The lead film review I was planning on running in today's issue of
City Paper (which, by the way, features a truly stellar mayoral endorsement package by Doron Taussig) fell through at the last second because the promo heads decided to hold it until next week. This forced me to expand what was an unremarkably brassy 400-word Spider-Man 3 review into an 800-word section lead that, in my opinion, reads like it's written by an anthropomorphic thesaurus with a drinking problem.

Of course, that's not meant to disparage any of my keen editors; I'm just That Guy (Journalism Edition), meaning I tend to kinda hate everything I write. In light of this occasion, I'd like to introduce a new feature:
The Trapper Juan Disconcertameter 5000™. Please read the statements and observations below. If you wish, express your opinion regarding which statement is most disconcerting in the comments section. Or, if you're feeling particularly cruel, develop your own item and post it.

Without further ado:
What's most disconcerting about my Spider-Man 3 review?

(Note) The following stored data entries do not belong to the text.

[config.mk]
export PLATFORM = sky130hd
export DESIGN_NAME = kmp_first_match_finder
export DESIGN_NICKNAME = d
export VERILOG_FILES = /design/src/kfm_pkg.sv /design/src/kmp_first_match_finder.sv
export SDC_FILE = /design/constraint.sdc
export NUM_CORES = 1
export LEC_CHECK = 0
export ABC_CLOCK_PERIOD_IN_PS = 6800
export BUFFER_PORTS_ARGS = -buffer_cell sky130_fd_sc_hd__buf_2
export CAP_MARGIN = 10
export CORE_ASPECT_RATIO = 0.75
export CORE_UTILIZATION = 35
export CTS_CLUSTER_SIZE = 25
export DETAILED_ROUTE_END_ITERATION = 8
export HOLD_SLACK_MARGIN = 0.15
export PLACE_DENSITY_LB_ADDON = 0.3
export SYNTH_ARGS = -nofsm -noshare
export SYNTH_HDL_FRONTEND = slang
export SYNTH_SLANG_ARGS = --single-unit
export TNS_END_PERCENT = 1
[constraint.sdc]
create_clock -name aclk -period 6.8 [get_ports aclk]
set_input_delay 2.04 -clock aclk [delete_from_list [all_inputs] [get_ports aclk]]
set_output_delay 2.04 -clock aclk [all_outputs]
set_load 0.02 [all_outputs]
[src/kfm_pkg.sv]
// Shared constants and helpers for the KMP first-match finder.
// No dependencies; used by the top level and its checker.
package kfm_pkg;

    localparam int TEXT_BYTE_W   = 8;
    localparam int MATCH_START_W = 12;
    localparam int PAT_REG_W     = 64;
    localparam int PLEN_W        = 5;
    localparam int PAT_IDX_W     = 5;
    localparam int CFG_IDX_W     = 2;
    localparam int S_TDATA_W     = 8;
    localparam int M_TDATA_W     = 16;

    localparam logic [CFG_IDX_W-1:0] CFG_PATTERN_LOW    = 2'd0;
    localparam logic [CFG_IDX_W-1:0] CFG_PATTERN_HIGH   = 2'd1;
    localparam logic [CFG_IDX_W-1:0] CFG_PATTERN_LENGTH = 2'd2;

    // pattern byte lookup; bytes at index 16 and above read as zero
    function automatic logic [TEXT_BYTE_W-1:0] pat_byte(
        input logic [2*PAT_REG_W-1:0] pat,
        input logic [PAT_IDX_W-1:0]   idx
    );
        logic [TEXT_BYTE_W-1:0] b;
        b = pat[idx[3:0]*TEXT_BYTE_W +: TEXT_BYTE_W];
        if (idx[4]) begin
            b = '0;
        end
        return b;
    endfunction

endpackage

[src/kmp_first_match_finder.sv]
// KMP first-match finder: top level, sequencer and failure table.
// Depends on kfm_pkg.
//
// Text bytes stream in one word at a time; the block answers once per text
// with the start of the first full match, or found = 0 at the word marked
// last. The failure table is rebuilt at the first word of each text. One
// table read port serves both the table build and the text walk, under a
// small sequencer; the build and the walk each have their own byte comparator.
// A text word passes ST_IDLE, ST_MATCH (again per failure-chain step on a
// mismatch) and ST_FINISH; the first word of a text first runs ST_BUILD over
// the effective pattern length (0 counts as 1, above PATTERN_MAX as
// PATTERN_MAX), plus its chain steps. Words after the text is answered, or
// past TEXT_MAX, go from ST_IDLE to ST_FINISH. A result waits in an output
// register; the next word is accepted meanwhile. A word that produces a result
// while the previous one still waits stays in ST_FINISH until that one is taken.
module kmp_first_match_finder #(
    parameter int PATTERN_MAX = 16,
    parameter int TEXT_MAX    = 4096
) (
    input  logic                                 aclk,
    input  logic                                 aresetn,
    input  logic                                 cfg_wr_en,
    input  logic [kfm_pkg::CFG_IDX_W-1:0]        cfg_addr,
    input  logic [kfm_pkg::PAT_REG_W-1:0]        cfg_wdata,
    input  logic                                 s_tvalid,
    output logic                                 s_tready,
    input  logic [kfm_pkg::S_TDATA_W-1:0]        s_tdata,   // [7:0] text_byte
    input  logic                                 s_tlast,   // text_last
    output logic                                 m_tvalid,
    input  logic                                 m_tready,
    output logic [kfm_pkg::M_TDATA_W-1:0]        m_tdata,   // [11:0] match_start
    output logic [0:0]                           m_tuser    // [0] found
);
    import kfm_pkg::*;

    localparam int NW = $clog2(PATTERN_MAX + 1);
    localparam int FW = $clog2(PATTERN_MAX);
    localparam int PW = $clog2(TEXT_MAX + 1);
    localparam int SW = (PW > MATCH_START_W) ? PW : MATCH_START_W;

    typedef enum logic [1:0] {
        ST_IDLE,
        ST_BUILD,
        ST_MATCH,
        ST_FINISH
    } state_t;

    state_t                     state_reg;
    logic [PAT_REG_W-1:0]       pat_low_reg;
    logic [PAT_REG_W-1:0]       pat_high_reg;
    logic [PLEN_W-1:0]          plen_reg;
    logic [FW-1:0]              q_reg;
    logic [PW-1:0]              pos_reg;
    logic                       rep_reg;
    logic [FW-1:0]              i_reg;
    logic [FW-1:0]              k_reg;
    logic [TEXT_BYTE_W-1:0]     c_reg;
    logic                       last_reg;
    logic                       found_reg;
    logic [MATCH_START_W-1:0]   start_reg;
    logic                       m_valid_reg;
    logic                       m_found_reg;
    logic [MATCH_START_W-1:0]   m_start_reg;

    logic [FW-1:0]              tbl_mem [PATTERN_MAX];

    logic [2*PAT_REG_W-1:0]     pat;
    logic [NW-1:0]              n_cur;
    logic [NW-1:0]              n_new;
    logic [PLEN_W-1:0]          plen_next;
    logic [FW-1:0]              rd_addr;
    logic [FW-1:0]              tbl_rd;
    logic                       eq_b;
    logic                       eq_m;
    logic [FW-1:0]              k_next;
    logic [NW-1:0]              q_next;
    logic [NW-1:0]              i_inc;
    logic [SW-1:0]              start_full;
    logic                       pend;
    logic                       out_busy;
    logic                       accept;
    logic                       tbl_we;
    logic [FW-1:0]              tbl_wa;
    logic [FW-1:0]              tbl_wd;

    function automatic logic [NW-1:0] clamp_len(input logic [PLEN_W-1:0] len);
        logic [NW-1:0] n;
        if (len == '0) begin
            n = NW'(1);
        end else if (int'(len) > PATTERN_MAX) begin
            n = NW'(PATTERN_MAX);
        end else begin
            n = NW'(len);
        end
        return n;
    endfunction

    assign pat       = {pat_high_reg, pat_low_reg};
    assign n_cur     = clamp_len(plen_reg);
    assign plen_next = (cfg_addr == CFG_PATTERN_LENGTH) ? cfg_wdata[PLEN_W-1:0] : plen_reg;
    assign n_new     = clamp_len(plen_next);

    assign rd_addr = ((state_reg == ST_MATCH) ? q_reg : k_reg) - FW'(1);
    assign tbl_rd  = tbl_mem[rd_addr];

    assign eq_b   = pat_byte(pat, PAT_IDX_W'(i_reg)) == pat_byte(pat, PAT_IDX_W'(k_reg));
    assign eq_m   = pat_byte(pat, PAT_IDX_W'(q_reg)) == c_reg;
    assign k_next = k_reg + FW'(eq_b);
    assign q_next = NW'(q_reg) + NW'(eq_m);
    assign i_inc  = NW'(i_reg) + NW'(1);

    assign start_full = SW'(pos_reg) + SW'(1) - SW'(n_cur);

    assign accept   = s_tvalid && s_tready;
    assign pend     = found_reg || (last_reg && !rep_reg);
    assign out_busy = m_valid_reg && !m_tready;

    always_comb begin
        tbl_we = 1'b0;
        tbl_wa = '0;
        tbl_wd = '0;
        if (state_reg == ST_IDLE && accept && pos_reg == '0 && !rep_reg) begin
            tbl_we = 1'b1;
        end else if (state_reg == ST_BUILD && !(k_reg != '0 && !eq_b)) begin
            tbl_we = 1'b1;
            tbl_wa = i_reg;
            tbl_wd = k_next;
        end
    end

    always_ff @(posedge aclk) begin
        if (tbl_we) begin
            tbl_mem[tbl_wa] <= tbl_wd;
        end
    end

    always_ff @(posedge aclk) begin
        if (!aresetn) begin
            state_reg    <= ST_IDLE;
            pat_low_reg  <= '0;
            pat_high_reg <= '0;
            plen_reg     <= PLEN_W'(1);
            q_reg        <= '0;
            pos_reg      <= '0;
            rep_reg      <= 1'b0;
            found_reg    <= 1'b0;
            m_valid_reg  <= 1'b0;
        end else begin
            if (m_valid_reg && m_tready && !(state_reg == ST_FINISH && pend)) begin
                m_valid_reg <= 1'b0;
            end
            case (state_reg)
                ST_IDLE: begin
                    if (accept) begin
                        c_reg     <= s_tdata[TEXT_BYTE_W-1:0];
                        last_reg  <= s_tlast;
                        found_reg <= 1'b0;
                        i_reg     <= FW'(1);
                        k_reg     <= '0;
                        if (!rep_reg && pos_reg < PW'(TEXT_MAX)) begin
                            if (pos_reg == '0 && n_cur > NW'(1)) begin
                                state_reg <= ST_BUILD;
                            end else begin
                                state_reg <= ST_MATCH;
                            end
                            if (NW'(q_reg) >= n_cur) begin
                                q_reg <= '0;
                            end
                        end else begin
                            state_reg <= ST_FINISH;
                        end
                    end
                end
                ST_BUILD: begin
                    if (k_reg != '0 && !eq_b) begin
                        k_reg <= tbl_rd;
                    end else begin
                        k_reg <= k_next;
                        i_reg <= FW'(i_inc);
                        if (i_inc >= n_cur) begin
                            state_reg <= ST_MATCH;
                        end
                    end
                end
                ST_MATCH: begin
                    if (q_reg != '0 && !eq_m) begin
                        q_reg <= tbl_rd;
                    end else begin
                        pos_reg   <= pos_reg + PW'(1);
                        state_reg <= ST_FINISH;
                        if (q_next >= n_cur) begin
                            found_reg <= 1'b1;
                            start_reg <= start_full[MATCH_START_W-1:0];
                            rep_reg   <= 1'b1;
                            q_reg     <= '0;
                        end else begin
                            q_reg <= FW'(q_next);
                        end
                    end
                end
                ST_FINISH: begin
                    if (!(pend && out_busy)) begin
                        if (pend) begin
                            m_valid_reg <= 1'b1;
                            m_found_reg <= found_reg;
                            m_start_reg <= found_reg ? start_reg : '0;
                        end
                        if (last_reg) begin
                            pos_reg <= '0;
                            q_reg   <= '0;
                            rep_reg <= 1'b0;
                        end
                        state_reg <= ST_IDLE;
                    end
                end
                default: begin
                    state_reg <= ST_IDLE;
                end
            endcase
            if (cfg_wr_en) begin
                case (cfg_addr)
                    CFG_PATTERN_LOW:    pat_low_reg  <= cfg_wdata;
                    CFG_PATTERN_HIGH:   pat_high_reg <= cfg_wdata;
                    CFG_PATTERN_LENGTH: plen_reg     <= cfg_wdata[PLEN_W-1:0];
                    default: begin
                    end
                endcase
                // the user is to make writes land between words; the block itself does not enforce it
                if (state_reg == ST_IDLE && !accept && NW'(q_reg) >= n_new) begin
                    q_reg <= '0;
                end
            end
        end
    end

    assign s_tready = (state_reg == ST_IDLE);
    assign m_tvalid = m_valid_reg;
    assign m_tdata  = {{(M_TDATA_W-MATCH_START_W){1'b0}}, m_start_reg};
    assign m_tuser  = m_found_reg;

endmodule

# [Yosys cells after proc, flatten, opt, wreduce, memory -nomap -nowiden]
# Memories as Yosys holds them, arrays and structs flattened.
# Cells that the tools add are included.
[totals] register_bits=197 ram_bits=64 output_inout_bits=19 n_memories=1
[op_classes] n_addsub=6 magnitude_cmp=8 eq_ne=14 n_shift=3 n_mux=53 bitwise_logic=2 n_reduce_logical=46
[memory_table] name="tbl_mem" words=16 word_bits=4 rd=1 rd_ports_with_merged_regs=0 wr=1 line_no="kmp_first_match_finder.sv:65" source="logic [FW-1:0] tbl_mem [PATTERN_MAX];"
[ops] cell="indexed part select 128 x 8 -> 8 bit" count=3
[ops] cell="two-way mux 4 bit" count=18
[ops] cell="two-way mux 13 bit" count=3
[ops] cell="one-hot mux 13 bit (2 select lines)" count=1
[ops] cell="two-way mux 5 bit" count=5
[ops] cell="AND reduction 4 bit" count=5
[ops] cell="logical AND 1 bit" count=17
[ops] cell="equality test 8 bit" count=2
[ops] cell="one-hot mux 4 bit (2 select lines)" count=2
[ops] cell="two-way mux 2 bit" count=7
[ops] cell="adder 13 x 1 -> 13 bit, second input constant" count=1
[ops] cell="zero test 13 bit" count=1
[ops] cell="less-than comparator 13 bit, second input constant" count=1
[ops] cell="two-way mux 1 bit" count=13
[ops] cell="one-hot mux 4 bit (3 select lines)" count=1
[ops] cell="subtractor 12 x 5 -> 12 bit" count=1
[ops] cell="greater-or-equal comparator 4 x 5 -> 1 bit" count=2
[ops] cell="greater-or-equal comparator 5 bit" count=2
[ops] cell="> comparator 5 bit, second input constant" count=2
[ops] cell="zero test 5 bit" count=2
[ops] cell="AND reduction 5 bit" count=2
[ops] cell="!= test 2 bit, second input constant" count=4
[ops] cell="one-hot mux 2 bit (4 select lines)" count=1
[ops] cell="nonzero test 4 bit" count=2
[ops] cell="16 further kinds" count=34

# [Depth between registers and ports, before layout]
[logic_depth] word_depth=10 mapped_depth=21 ltp_nobuf=18

# [Worst setup path after synthesis]
# Ideal clock, no wire load.
[synth_timing] kind="register to register" from="reg q_reg[0]" to="reg start_reg[0], enable pin" arrival_time_ps=4353 required_ps=6404 setup_slack_ps=2050 stages_incl_launch_ff=19 n_path_buf=3 period_less_slack_ps=4750 path_cell_list="dfxtp_1 > buf_2 > buf_2 > buf_2 > mux2i_1 > a22oi_1 > a211oi_1 > a31oi_1 > a221oi_1 > and4b_1 > ha_1 > ha_1 > ha_1 > a21o_1 > a21o_1 > a21oi_1 > o21bai_1 > inv_1 > nor3_1"
[synth_between] elab_chain_len=6
[synth_lines] element="start, declared" line_no="kmp_first_match_finder.sv:52" source="logic [FW-1:0] q_reg;"
[synth_lines] element="start signal, assigned" line_no="kmp_first_match_finder.sv:187" source="q_reg <= tbl_rd;"
[synth_lines] element="start signal, assigned" line_no="kmp_first_match_finder.sv:197" source="q_reg <= FW'(q_next);"
[synth_lines] element="parallel branches: the longest is 5 deep, another holds adder 4 x 1 -> 5 bit"
[synth_lines] element="AND reduction 4 bit (no source line) *"
[synth_lines] element="end signal, assigned" line_no="kmp_first_match_finder.sv:193" source="start_reg <= start_full[MATCH_START_W-1:0];"
[synth_lines] element="end, declared" line_no="kmp_first_match_finder.sv:60" source="logic [MATCH_START_W-1:0] start_reg;"
# Mark *: on every way between the ends.
# A chain may end at the register's enable or synchronous reset.

# [Worst setup path in the final report]
[layout_timing] from="reg q_reg[0]" to="reg start_reg[4], enable pin"
# Same word-level chain as after synthesis.

==> out/metrics.csv <==
stage,metric,value,unit
layout,drive_above_1_share,0.199,
detailed_routing,drc_errors,0,
global_routing,grt_pass1_vias,10460,
timing,period_share,0.731,
critical_path,crit_path_max_fanout,29,
floorplanning,die_h,179,µm
detailed_routing,firstDrtPassIters,7,
floorplanning,core,0.0411,mm²
timing,max_freq,0.201,GHz
global_routing,antenna_found_initial,0,
synth,syn_area_per_cell,10.8,µm²
critical_path,cp.arrival,5.22,ns
timing,hold_viol,0,
clock_tree,cts_setup_buffers,0,
timing,fin_skew,0.0172,ns
layout,syn_to_final_growth,13.3,%
detailed_routing,drtAntennaViolNets,0,
clock_tree,cts_tree,yes,
critical_path,required,7.05,ns
place,dp_hpwl,30400,µm
timing,drv_slew,0,
power,leakage,5.82,nW
worst_hold_path,hold_path_class,reg -> reg,
clock_tree,cts_buffer_depth,3,
synth,synth_cell_types,74,
timing,rsz0062_at_grt,false,
timing,fin_setup_tns,0,ns
clock_tree,clk_pin_slew,0.06,ns
place,port_buffers,94,
clock_tree,worstSkewPairLatency,0.56,ns
power,ir_drop,0.176,mV
place,gp_congestion,0.940,
global_routing,track_usage,0.200,
timing,tightest_slew,1.14,ns
outcome,status,"complete, no violations",
synth,seq_area_frac_synth,0.428,
floorplanning,fp.dieW,238,µm
synth,synthFlopType,dfxtp_1,
timing,setup-violations-final,0,
detailed_routing,routedWlPerCell,21.5,µm
global_routing,grt_max_degree,89,
detailed_routing,vias,11073,
floorplanning,io-pin-count,99,
job,cap_viol_max_count,0,
synth,ys_ff_latch,261,
clock_tree,postCtsResizedCells,0,
floorplanning,initial_core_util,0.357,
detailed_routing,viasPerCell,5.56,
detailed_routing,drt_iter0_markers,916,
synth,synthCells,1359,
layout,final_nets,1524,
clock_tree,hold_buffers,0,
detailed_routing,drt_wl_total,42800,µm
critical_path,end_kind,flop,
synth,synth-edff-count,106,
floorplanning,row_count,64,
global_routing,grt_pass1_wl,65200,µm
timing,post-route-min-period,4.97,ns
floorplanning,die_area,0.0428,mm²
power,power_density,276,mW/mm²
clock_tree,cts_made_buffers,28,
layout,final_core_util,0.405,
layout,antennaDiodeCount,0,
critical_path,start_kind,flop,
synth,syn_area,0.0147,mm²
critical_path,critical_path_class,reg -> reg,
synth,synth_warnings,0,
clock_tree,clock_sinks,261,
synth,async_reset_ff_frac,0,
clock_tree,root_buffer,clkbuf_16,
global_routing,gr-total-overflow,0,
timing,max-slew-margin-rel,0.236,
clock_tree,cts-htree-levels,1,
[routing by layer]
metal  vias up  global-route usage  wire (µm)
li1       5092                   -          -
met1      5449               0.304      20600
met2       473               0.269      16800
met3        57              0.0633       4460
met4         2              0.0478        919
met5         -              0.0146         85
[layout by cell type, fill, tap and decap left out, types with 12 or more instances in the layout]
| master | count |
|---|---|
| inv_1 | 21 |
| xnor2_1 | 27 |
| buf_4 | 26 |
| nor2b_1 | 16 |
| mux4_2 | 88 |
| clkbuf_16 | 30 |
| nand3_1 | 22 |
| edfxtp_1 | 106 |
| nand2b_1 | 16 |
| a21boi_0 | 129 |
| nand2_1 | 300 |
| a21o_1 | 14 |
| a21oi_1 | 13 |
| and2_1 | 20 |
| buf_2 | 93 |
| o22ai_1 | 20 |
| a22o_1 | 12 |
| nor3_1 | 14 |
| o21ai_0 | 17 |
| ha_1 | 35 |
| dfxtp_1 | 154 |
| nor2_1 | 25 |
| mux2i_1 | 56 |
| xor2_1 | 15 |
[final cells by class]
cell class,instances,area [µm²]
Fill cell,3907,24500
Timing Repair Buffer,119,661
Sequential cell,261,6290
Inverter,22,82.6
Clock inverter,17,220
Tap cell,561,702
Clock buffer,35,800
Multi-Input combinational cell,976,7870
[cell families after synthesis]
kind of cell	Yosys count	share of synthesized area
AO/OA/AOI/OAI	260	0.130
XOR/XNOR	42	0.0251
adder cells (fa/ha/maj)	36	0.0312
buffers and inverters	125	0.0372
flip-flops	261	0.428
multiplexers	162	0.196
other	1	0.000255
AND/OR/NAND/NOR	472	0.152
[cell usage after synthesis, drive strengths merged (2+ instances only)]
master / n / area (µm²)
ha: 35 / 438
edfxtp: 106 / 3180
nor3: 18 / 110
nand2: 300 / 1130
xor2: 15 / 131
nand2b: 17 / 114
a221oi: 11 / 103
o211ai: 5 / 37.5
xnor2: 27 / 236
a21o: 14 / 105
o311ai: 5 / 43.8
mux4: 97 / 2220
inv: 21 / 78.8
a22oi: 7 / 52.6
nor4b: 5 / 56.3
and2: 20 / 125
nor3b: 5 / 37.5
dfxtp: 155 / 3100
or3: 4 / 25.0
nand3: 22 / 110
and4: 2 / 17.5
nand3b: 4 / 30.0
a211oi: 3 / 22.5
a31oi: 5 / 31.3
or3b: 3 / 26.3
clkbuf: 66 / 248
nor2: 25 / 93.8
a22o: 12 / 105
a21boi: 129 / 968
a21oi: 13 / 65.1
or2: 2 / 12.5
o22ai: 20 / 125
o221ai: 3 / 26.3
nor4: 13 / 124
mux2i: 57 / 571
o31ai: 4 / 30.0
o21ai: 18 / 93.8
nor2b: 16 / 100
mux2: 8 / 90.1
buf: 37 / 216
and3: 10 / 62.6
[through the flow]
step	cells	hold WS [ns]	worst slack (ns)	instance area, µm²	power [mW]
after floorplan	1362	0.445	2.05	14700	2.61
after global placement	1939	0.468	1.61	15600	2.92
after detailed placement	1939	0.475	1.52	15600	2.93
after CTS	1991	0.492	1.86	16600	4.62
after global routing	1991	0.528	1.37	16600	4.78
final	1991	0.492	1.83	16600	4.59
[final timing paths]
check               from           end  slack, ns  cells past startpoint
max             q_reg[0]  start_reg[4]       1.83                     18
min          plen_reg[0]   plen_reg[0]       0.49                      2
max reg2reg     q_reg[0]  start_reg[4]       1.83                     18
min reg2reg  plen_reg[0]   plen_reg[0]       0.49                      2
[where the power goes]
part,internal (mW),switching [mW]
combinational,0.475,0.629
clock,1.02,0.654
sequential,1.72,0.0887
total,3.22,1.37
[worst max-delay path, cell delays in order, from the launching register on]
cell and delay [ns]:
dfxtp_2 0.92, buf_4 0.40, buf_4 0.26, mux4_2 0.51
mux2i_1 0.18, xnor2_1 0.15, nand2_1 0.07, o211ai_1 0.11
and4b_1 0.27, ha_1 0.22, ha_1 0.30, ha_1 0.29
a21o_1 0.11, a21o_1 0.10, a21oi_1 0.06, o21bai_1 0.20
inv_1 0.12, nor3_1 0.15, buf_4 0.24
(Power assumes the default switching activity.)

a. That I used the mathematical term
"scalene" to describe the Peter/Mary Jane/Harry love triangle and thought it was fuckin' bank before my editor in chief wisely advised against it. Thank you, Duane.

(two-parter) That I contacted Drew to make sure that the robot arm building scene in Army of Darkness features exactly 17 consecutive zooms / the fact that Drew knows, beyond a shadow of a doubt, that the robot arm building scene in Army of Darkness features exactly 17 consecutive zooms

c. (See article headline.)

d. The fact that a slew of legitimately qualified film critics
more or less agree with me.

Wednesday, May 02, 2007

Cuba libre

This apt comparison courtesy of my co-worker Carolyn. In other news: Fuck you, Carolyn.